Under pressure, things are a bit different. We feel all those symptoms that didn’t exist in practice - our heart rate rises and we feel under threat. The perceived threat of failing in important moments, of letting our teammates or our family or our fans down is real; it links back to our evolution where rejection from the tribe meant certain death.
So, under that very real threat, our brain responds as it would have done back then. It cuts out the frontal lobe, and sends signals through the amygdala. Instead of planning, impulse control, and reason, the amygdala gives us different pathways. Fear and threat detection ramp up as our brain scans our environment for more threats and brings up negative memories which strengthen these threatening feelings. Tunnel vision kicks in so that our brain can’t focus on anything that might drag us out of this arousal. The amygdala kicks us into survival mode - fight, flight, or freeze. And none of these are helpful for performance.
So, practice = no pressure = frontal lobe = logic, reasoning and impulse control. Big moments = pressure = amygdala = somatic anxiety and no ability to self-regulate because we’re bypassing our frontal lobe in an evolved response. Ever wondered why players do brain dead things under pressure that we would never do? Ever criticised a player for doing something braindead, for not thinking? Well, they aren’t, in a way. At least not logically.

So, what can athletes do to bridge the gap between low-stakes practice and high-stakes performance? Usually coaches and psychologists create ‘pressure training’, applying consequences to practice in order to get their players into a more realistic mental state. And often, I don’t think they do this very well. I’ve observed some rubbish pressure training before - loser does 10 press ups; loser buys a round of drinks; loser picks the balls up. But we can do pressure training well. We can create pressure in other ways, or we can recreate the physical feelings of pressure:
‘Comfortable being uncomfortable’ sessions. We can force athletes to perform in less-than-ideal contexts, stuff that might drag them into a threat state if they were to deal with in a game. Playing against an extra player in defence; batting on a slope rather than a nice flat surface; bowling with footmarks in the way of your normally pristine training run up. Make people uncomfortable in realistic ways, force players to get used to adapting to it.
Get teammates watching.
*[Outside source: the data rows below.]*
File: config.mk
export PLATFORM = sky130hd
export DESIGN_NAME = hce_color
export DESIGN_NICKNAME = d
export VERILOG_FILES = /design/src/rtl/hce_pkg.sv /design/src/rtl/hce_color.sv
export SDC_FILE = /design/constraint.sdc
export NUM_CORES = 2
export LEC_CHECK = 0
export CORE_ASPECT_RATIO = 0.7
export CORE_MARGIN = 2
export CORE_UTILIZATION = 45
export DETAILED_ROUTE_END_ITERATION = 16
export DONT_BUFFER_PORTS = 1
export GPL_ROUTABILITY_DRIVEN = 0
export PLACE_DENSITY = 0.63
export SLEW_MARGIN = 20
export SYNTH_ARGS = -nofsm -noshare
export SYNTH_HDL_FRONTEND = slang
export SYNTH_SLANG_ARGS = --single-unit
File: constraint.sdc
create_clock -name i_clk -period 14.7 [get_ports i_clk]
set_input_delay 2.94 -clock i_clk [delete_from_list [all_inputs] [get_ports i_clk]]
set_output_delay 2.94 -clock i_clk [all_outputs]
set_load 0.005 [all_outputs]
File: src/rtl/hce_pkg.sv
// ============================================================================
// HCL colormap evaluator package
// Shared constants, types and elaboration-time table generators.
// ============================================================================
package hce_pkg;

    localparam int POW_TABLE_BITS_DEF = 6;
    localparam int NSTG               = 10;

    localparam int HUE_LIMIT   = 23040;
    localparam int SECTOR      = 3840;
    localparam int HALF_SECTOR = 1920;
    localparam int Q15_ONE     = 32768;
    localparam int EXP_LINEAR  = 4096;
    // 15 * RECIP15 = 2^20 - 1.
    localparam int RECIP15     = 69905;

    typedef enum logic [2:0] {
        CFG_HUE_ZERO    = 3'd0,
        CFG_HUE_ONE     = 3'd1,
        CFG_CHROMA_ZERO = 3'd2,
        CFG_CHROMA_ONE  = 3'd3,
        CFG_LUMI_ZERO   = 3'd4,
        CFG_LUMI_ONE    = 3'd5,
        CFG_CHROMA_EXP  = 3'd6,
        CFG_LUMI_EXP    = 3'd7
    } t_cfg_idx;

    typedef enum logic [2:0] {
        SEC_RY = 3'd0,
        SEC_YG = 3'd1,
        SEC_GC = 3'd2,
        SEC_CB = 3'd3,
        SEC_BM = 3'd4,
        SEC_MR = 3'd5
    } t_sector;

    typedef struct packed {
        logic [14:0] hue_zero;
        logic [14:0] hue_one;
        logic [15:0] chroma_zero;
        logic [15:0] chroma_one;
        logic [15:0] lumi_zero;
        logic [15:0] lumi_one;
        logic [15:0] chroma_exp;
        logic [15:0] lumi_exp;
    } t_cfg;

    typedef struct packed {
        t_sector     sector;
        logic [11:0] sect_pos;
        logic        in_range;
        logic        last;
    } t_hue_tag;

    function automatic longint unsigned isqrt64(longint unsigned v_in);
        longint unsigned v;
        longint unsigned r;
        longint unsigned bt;
        v  = v_in;
        r  = 0;
        bt = 64'd1 << 62;
        while (bt > v) bt = bt >> 2;
        while (bt != 0) begin
            if (v >= r + bt) begin
                v = v - (r + bt);
                r = (r >> 1) + bt;
            end else begin
                r = r >> 1;
            end
            bt = bt >> 2;
        end
        return r;
    endfunction

    // log2(1 + i / 2^bits) in Q.16, by repeated squaring.
    function automatic longint unsigned log_sample(longint unsigned i, int bits);
        longint unsigned x;
        longint unsigned res;
        x   = (64'd1 << 30) + (i << (30 - bits));
        res = 0;
        if (x >= (64'd1 << 31)) begin
            res = 64'd65536;
            x   = x >> 1;
        end
        for (int b = 15; b >= 0; b--) begin
            x = (x * x) >> 30;
            if (x >= (64'd1 << 31)) begin
                x   = x >> 1;
                res = res | (64'd1 << b);
            end
        end
        return res;
    endfunction

    // 2^(-j / 2^bits) in Q0.30, as a product of successive square roots.
    function automatic longint unsigned exp_sample(longint unsigned j, int bits);
        longint unsigned roots [0:10];
        longint unsigned acc;
        for (int m = 0; m <= 10; m++) roots[m] = 0;
        roots[0] = 64'd1 << 29;
        for (int m = 1; m <= bits; m++) roots[m] = isqrt64(roots[m-1] << 30);
        acc = 64'd1 << 30;
        for (int k = 0; k <= bits; k++) begin
            if (((j >> k) & 64'd1) != 0) acc = (acc * roots[bits-k]) >> 30;
        end
        return acc;
    endfunction

endpackage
Never mind buying a round or doing 10 press ups, having peers watching is a threat - remember that evolved fear of rejection? Make players perform the skill with a crowd.
Simulate the physical symptoms of threat detection. The amygdala will engage when the heart rate rises. So run! Do something to get players’ heart rates up first, because under pressure and without logical thought, we will default to doing what we train our bodies to do in a similar state. Learn the skill at 140bpm, and we can replicate under pressure.